The 1916 'Life in Australia' publication by John Comino had a significant section devoted to AJ Lucas, some of which follows: "24 years have flowed (since his arrival in Australia) and, properly used by a great, capable and audacious man, such as Mr. Antonios Lekatsas is, have resulted in the acquisition of substantial wealth. Three splendid, smart and exquisite buildings, of a commercial nature and part of the property owned by him, together with another building of twelve storeys, the tallest in Australia, standing by Sydney Central Railway Station and bearing the name "Australian Buildings", sing the praises of the splendid abilities of Mr. Antonios Lekatsas, who is the richest of the Greeks settled in the State of Victoria."Initially residing on the top floor of the Town Hall Café, Lucas was wealthy enough by 1918 to purchase the 1870s Toorak mansion Whernside. This property was subsequently owned by Jewish immigrant and business tycoon Solomon Lew, and still exists. In 1928 Lucas moved to the large property Yamala on the Mornington Peninsula, where he again employed the Griffins to redesign the house and gardens.

== Religious and Ithacan Interests ==

Lucas helped found and was frequently the head of the Greek Orthodox Church in Melbourne and was also the President of the Ulysses Philanthropic Society of Melbourne ('Antonis Lekatsas' was the first president of the Ithacan Philanthropic Society)
from 1916 until 1923.

He was also opposed to the thinking of Archbishop Knitis and Consul-General Chrysanthopoulos in the Greek Church dispute of the 1920s. During the 1920s, genocidal massacres following the dissolution of the Ottoman Empire saw millions of people displaced from what is now Turkey. Thousands of Orthodox fled to Australia during this period. In July 1924, the Greek Orthodox Metropolitan Christoforos Archbishop Knitis of Australia and New Zealand arrived but by 1929 he had been deposed and was exiled to Samos.

Lucas' opposition to Knitis created a degree of conflict with Andreas Papadopoulos, author of the International Directory: O Diethnis Emporikos Odigos, a huge publication of over 600 pages published in 1927 by International Publishers of Adelaide. The compilation of this journal was primarily instigated and financed by Georgios Nikolaidis, who was also the founder of a short-lived Greek newspaper Okeanis in Adelaide and by G. Hetrelezis. Papadopolous had married Angeliki Papadopoulou, also from Ithaca and a niece and god-daughter of Antony Lucas.

== War Effort ==

At the height of World War II, Lucas organised a programme whereby Melbourne's Greeks donated a day's pay to the Greek war effort. On 1 May 1941 an Italian annexation of Ithaca had begun and by late September 1943, the subsequent German occupation commenced, although this lasted just over one year.

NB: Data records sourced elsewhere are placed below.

**config.mk**
```make
export PLATFORM = sky130hd
export DESIGN_NAME = ip_address_text_classifier
export DESIGN_NICKNAME = d
export VERILOG_FILES = /design/src/rtl/core/ipcls_pkg.sv /design/src/rtl/core/ip_address_text_classifier.sv /design/src/rtl/core/ipcls_v4_rec.sv /design/src/rtl/core/ipcls_v6_rec.sv
export SDC_FILE = /design/constraint.sdc
export NUM_CORES = 1
export LEC_CHECK = 0
export BUFFER_PORTS_ARGS = -buffer_cell sky130_fd_sc_hd__buf_4
export CORE_UTILIZATION = 60
export CTS_BUF_LIST = sky130_fd_sc_hd__clkbuf_4 sky130_fd_sc_hd__clkbuf_8 sky130_fd_sc_hd__clkbuf_16
export DETAILED_ROUTE_END_ITERATION = 8
export PLACE_DENSITY = 0.91
export SYNTH_ARGS = -nofsm -noshare
export SYNTH_HDL_FRONTEND = slang
export SYNTH_HIERARCHICAL = 1
export SYNTH_SLANG_ARGS = --single-unit
```
**constraint.sdc**
```tcl
create_clock -name aclk -period 8.8 [get_ports aclk]
set_input_delay 0.44 -clock aclk [delete_from_list [all_inputs] [get_ports aclk]]
set_output_delay 0.44 -clock aclk [all_outputs]
set_load 0.005 [all_outputs]
```
**src/rtl/core/ipcls_pkg.sv**
```systemverilog
// shared types, constants and character helpers of the address classifier
package ipcls_pkg;

    localparam logic [7:0] CHAR_DOT   = 8'h2E;
    localparam logic [7:0] CHAR_COLON = 8'h3A;
    localparam logic [7:0] CHAR_ZERO  = 8'h30;
    localparam logic [7:0] CHAR_NINE  = 8'h39;
    localparam logic [7:0] CHAR_UP_A  = 8'h41;
    localparam logic [7:0] CHAR_UP_F  = 8'h46;
    localparam logic [7:0] CHAR_LO_A  = 8'h61;
    localparam logic [7:0] CHAR_LO_F  = 8'h66;

    localparam logic [1:0] V4_LAST_DOT    = 2'd3;
    localparam logic [1:0] V4_MAX_DIGITS  = 2'd3;
    localparam logic [13:0] V4_MAX_VALUE  = 14'h00FF;
    localparam logic [2:0] V6_LAST_COLON  = 3'd7;
    localparam logic [2:0] V6_MAX_DIGITS  = 3'd4;

    localparam logic [1:0] CLASS_NONE = 2'd0;
    localparam logic [1:0] CLASS_V4   = 2'd1;
    localparam logic [1:0] CLASS_V6   = 2'd2;

    typedef struct packed {
        logic       alive;
        logic [1:0] dot_count;
        logic [1:0] seg_len;
        logic [9:0] seg_value;
        logic       lead_zero;
    } v4_state_t;

    typedef struct packed {
        logic       alive;
        logic [2:0] colon_count;
        logic [2:0] seg_len;
    } v6_state_t;

    localparam v4_state_t V4_RESET = '{alive: 1'b1, dot_count: 2'd0, seg_len: 2'd0,
                                       seg_value: 10'd0, lead_zero: 1'b0};
    localparam v6_state_t V6_RESET = '{alive: 1'b1, colon_count: 3'd0, seg_len: 3'd0};

    function automatic logic is_dec(input logic [7:0] c);
        return (c >= CHAR_ZERO) && (c <= CHAR_NINE);
    endfunction

    function automatic logic is_hex(input logic [7:0] c);
        return is_dec(c) || ((c >= CHAR_UP_A) && (c <= CHAR_UP_F))
            || ((c >= CHAR_LO_A) && (c <= CHAR_LO_F));
    endfunction

endpackage

```
**src/rtl/core/ip_address_text_classifier.sv**
```systemverilog
// top level of the ipv4 / ipv6 address text classifier
//
// usage
// - input channel s_*: one character per transfer (s_char_code), with
//   s_last_char set on the final character of each address string
// - result channel m_*: one transfer per string, m_address_class is
//   0 neither, 1 dotted ipv4, 2 colon ipv6; other characters give no result
// - throughput: one character per cycle, sustained, as long as results
//   are taken; the ipv4 and ipv6 recognizers share one input register and
//   update their state when the character held in it advances
// - result path: a final character goes from the input register through
//   the recognizers into the output register, which drives m_valid
// - stall: a result waiting in the output register does not block further
//   characters of the next string; only a final character waits in the
//   input register until the output register is free, and then s_ready drops
// - reset (aresetn low, synchronous): both recognizers return to their
//   start state and both register stages are emptied
// - after every final character the recognizers restart for the next string
module ip_address_text_classifier
    import ipcls_pkg::*;
(
    input  logic       aclk,
    input  logic       aresetn,
    input  logic       s_valid,
    output logic       s_ready,
    input  logic [7:0] s_char_code,
    input  logic       s_last_char,
    output logic       m_valid,
    input  logic       m_ready,
    output logic [1:0] m_address_class
);

    // input register
    logic       in_valid_reg;
    logic [7:0] in_char_reg;
    logic       in_last_reg;

    // recognizer state
    v4_state_t v4_reg, v4_next, v4_upd;
    v6_state_t v6_reg, v6_next, v6_upd;
    logic      v4_ok, v6_ok;

    // result register
    logic       m_valid_reg;
    logic [1:0] class_reg;
    logic [1:0] class_next;

    logic advance;
    logic s_xfer;
    logic m_xfer;

    // a character without a result always moves on; a final one needs a free slot
    assign advance = in_valid_reg && (!in_last_reg || !m_valid_reg || m_ready);
    assign s_ready = !in_valid_reg || advance;
    assign s_xfer  = s_valid && s_ready;
    assign m_xfer  = m_valid_reg && m_ready;

    always_ff @(posedge aclk) begin
        if (!aresetn) begin
            in_valid_reg <= 1'b0;
        end else if (s_ready) begin
            in_valid_reg <= s_valid;
        end
    end

    always_ff @(posedge aclk) begin
        if (s_xfer) begin
            in_char_reg <= s_char_code;
            in_last_reg <= s_last_char;
        end
    end

    ipcls_v4_rec u_v4 (
        .cur       (v4_reg),
        .char_code (in_char_reg),
        .nxt       (v4_upd),
        .complete  (v4_ok)
    );

    ipcls_v6_rec u_v6 (
        .cur       (v6_reg),
        .char_code (in_char_reg),
        .nxt       (v6_upd),
        .complete  (v6_ok)
    );

    // restart both recognizers after the final character
    assign v4_next = in_last_reg ? V4_RESET : v4_upd;
    assign v6_next = in_last_reg ? V6_RESET : v6_upd;

    always_ff @(posedge aclk) begin
        if (!aresetn) begin
            v4_reg <= V4_RESET;
            v6_reg <= V6_RESET;
        end else if (advance) begin
            v4_reg <= v4_next;
            v6_reg <= v6_next;
        end
    end

    // ipv4 wins when both would match (cannot happen, the separators differ)
    always_comb begin
        if (v4_ok) begin
            class_next = CLASS_V4;
        end else if (v6_ok) begin
            class_next = CLASS_V6;
        end else begin
            class_next = CLASS_NONE;
        end
    end

    always_ff @(posedge aclk) begin
        if (!aresetn) begin
            m_valid_reg <= 1'b0;
        end else if (advance && in_last_reg) begin
            m_valid_reg <= 1'b1;
        end else if (m_xfer) begin
            m_valid_reg <= 1'b0;
        end
    end

    always_ff @(posedge aclk) begin
        if (advance && in_last_reg) begin
            class_reg <= class_next;
        end
    end

    assign m_valid         = m_valid_reg;
    assign m_address_class = class_reg;

endmodule

```
**src/rtl/core/ipcls_v4_rec.sv**
```systemverilog
// dotted ipv4 recognizer: next state for one character
module ipcls_v4_rec
    import ipcls_pkg::*;
(
    input  v4_state_t  cur,
    input  logic [7:0] char_code,
    output v4_state_t  nxt,
    output logic       complete
);

    logic [3:0]  digit;
    logic [13:0] grown;

    assign digit = char_code[3:0];
    assign grown = {4'd0, cur.seg_value} * 14'd10 + {10'd0, digit};

    always_comb begin
        nxt = cur;
        if (cur.alive) begin
            if (char_code == CHAR_DOT) begin
                if ((cur.seg_len == 2'd0) || (cur.dot_count == V4_LAST_DOT)) begin
                    nxt.alive = 1'b0;
                end else begin
                    nxt.dot_count = cur.dot_count + 2'd1;
                    nxt.seg_len   = 2'd0;
                    nxt.seg_value = 10'd0;
                    nxt.lead_zero = 1'b0;
                end
            end else if (is_dec(char_code)) begin
                if (cur.seg_len == 2'd0) begin
                    nxt.seg_value = {6'd0, digit};
                    nxt.lead_zero = (digit == 4'd0);
                    nxt.seg_len   = 2'd1;
                end else if (cur.lead_zero || (cur.seg_len == V4_MAX_DIGITS)
                             || (grown > V4_MAX_VALUE)) begin
                    nxt.alive = 1'b0;
                end else begin
                    nxt.seg_value = grown[9:0];
                    nxt.seg_len   = cur.seg_len + 2'd1;
                end
            end else begin
                nxt.alive = 1'b0;
            end
        end
    end

    assign complete = nxt.alive && (nxt.dot_count == V4_LAST_DOT) && (nxt.seg_len != 2'd0);

endmodule

```
**src/rtl/core/ipcls_v6_rec.sv**
```systemverilog
// colon ipv6 recognizer: next state for one character
module ipcls_v6_rec
    import ipcls_pkg::*;
(
    input  v6_state_t  cur,
    input  logic [7:0] char_code,
    output v6_state_t  nxt,
    output logic       complete
);

    always_comb begin
        nxt = cur;
        if (cur.alive) begin
            if (char_code == CHAR_COLON) begin
                if ((cur.seg_len == 3'd0) || (cur.colon_count == V6_LAST_COLON)) begin
                    nxt.alive = 1'b0;
                end else begin
                    nxt.colon_count = cur.colon_count + 3'd1;
                    nxt.seg_len     = 3'd0;
                end
            end else if (is_hex(char_code)) begin
                if (cur.seg_len >= V6_MAX_DIGITS) begin
                    nxt.alive = 1'b0;
                end else begin
                    nxt.seg_len = cur.seg_len + 3'd1;
                end
            end else begin
                nxt.alive = 1'b0;
            end
        end
    end

    assign complete = nxt.alive && (nxt.colon_count == V6_LAST_COLON)
        && (nxt.seg_len != 3'd0);

endmodule

```
==> impl_results.md, run 1 <==
* Met2 wire length at 2790 µm
* Synthesized cell area at 2650 µm²
* Pwr Density at 117 nW/µm²
* Hold_buf cts at 0
* Synth top area cells: dfxtp_1 19%, edfxtp_1 12%, ha_1 12%, a22o_1 9.2%, o21ai_0 2.8%
* Setup TNS at 0 ns
* Internal power at 0.260 mW
* Ys async rst share at 0%
* CP Launch Type: flop
* Worst Skew at 0.00646 ns
* Core Area at 4120 µm²
* Hold Path Class: in -> reg
* Net Count, Synth at 312
* Warnings, synthesis at 6
* Total number of H-tree levels at 2
* Clock sinks at 36
* Average wire per standard cell at 17.1 µm
* Synth unique cells at 61
* Worst Hold End: in_last_reg$_DFFE_PP_
* Crit path max-delay cell type: nor4_4
* Number of synthesized flops with an enable pin at 11
* Reg power frac at 53.7%
* Post-Syn Instances at 271
* Die area at 4690 µm²
* Grt ovf at 0
* Peak VDD IR at 0.0755 mV
* Reg2reg start: v4_reg[2]$_SDFFE_PN0P_
* Worst Max-Slew Pin Slew at 1.04 ns
* Global-route wire length before repair at 9110 µm
* Hold Path Stages at 1
* Primary flip-flop cell chosen by synthesis mapping: dfxtp_1
* Post-layout nets at 326
* Crit path largest cell delay at 0.64 ns
* Overall Power at 0.335 mW
* Crit Path Class: reg -> reg
* Largest net degree at the start of global routing at 24
* DRT iter0 DRCs at 176
* M1 WL at 2590 µm
* HP Start: s_last_char
* Syn_area_per_cell at 9.79 µm²
* Reg2reg end: m_address_class[1]$_SDFFCE_PP0P_
* CTS Buffer Depth at 2
* Initial Util at 64.5%
* Status: finished, final reports clean
* Synth Register Bits at 36
* Standard-cell rows at 23
* Clock power share at 39.8%
* I/O Pins at 17
* 1st-pass router iterations at 4
* CTS tree: done
* Layout cell share with drive strength beyond 1 at 14.0%
* Max FFs per register at 16
* Met3 wire length at 245 µm
* Slew headroom at 30.6%
* Final Hold Violating Endpoints at 0
* CP Max Fanout at 11
* Die Y at 68.5 µm
* Crit path time final at 3.99 ns
* Clock transition at the registers of the reported paths at 0.07 ns
* WP data arrival at 4.02 ns
* Residual DRC count at 0
* Die width at 68.5 µm
* Synth area leader: dfxtp_1
* Vias/cell at 6.42
* Total number of vias at 2,158
* Leakage at 1.26 nW
* Nature of the critical path endpoint: flop
* Final setup fails at 0
* Final period util at 45.3%
* # diodes at 0
* Gpl congestion at 0.870
* Data required, critical path at 8.84 ns
* Register-to-register setup slack at 4.81 ns
* Seq/Total Area, Yosys at 31.3%
* RSZ-0062 raised after global routing: false
* Initial antenna violation count at 0
* Crit-path cells: ha_1 -> ha_1 -> inv_1 -> fa_1 -> nand3b_1 -> a2111oi_4 -> mux2i_1 -> nor4_4 -> a21oi_2 -> nor4_2 -> nor2b_1
* Pins Over Slew Limit at 0
* Final HPWL DP at 4220 µm
* Most used cell, CP: ha_1
* Worst-skew pair later-pin latency at 0.29 ns
* Fmax at 251 MHz
* Post-CTS sizing at 0
* CTS buffer count at 5
* Yosys top cell area share at 18.9%
* R2r worst-path depth at 11
* All-Layer GR Usage at 26.5%
* Max Used Layer: met4
* Vias in the first global route at 2,010
* Root Buffer: clkbuf_8
* Post-CTS setup buffer count at 0
* Total Wirelength at 5760 µm
* Antenna-violating nets left at 0
* I/O Buffers at 16
* NetSw at 0.0753 mW
* Area Overhead vs Synth at 7.64%
* Gate power share at 6.5%
* Switching share of power at 22.5%
* Max cap viols at 0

Lucas was also an avid supporter of the Lord Mayor's Hospital Appeal.

He personally donated £10,000 to a fund which he organised for Greek and British child war-victims and in 1939 was awarded the Golden Cross of Taxiarchon, an order initiated by Greece's King George I. In October 1944 a special service to commemorate his birthday and the coincident liberation of Athens was conducted in the Greek Orthodox Church in Victoria Parade.

== Later life ==
In later life he was director of several companies and was said to be the richest Greek-Australian in the country. He died in Sydney on 10 August 1946, leaving an estate valued for probate at nearly £134,000. He was buried with Greek Orthodox rites in Melbourne general cemetery; his six daughters survived him.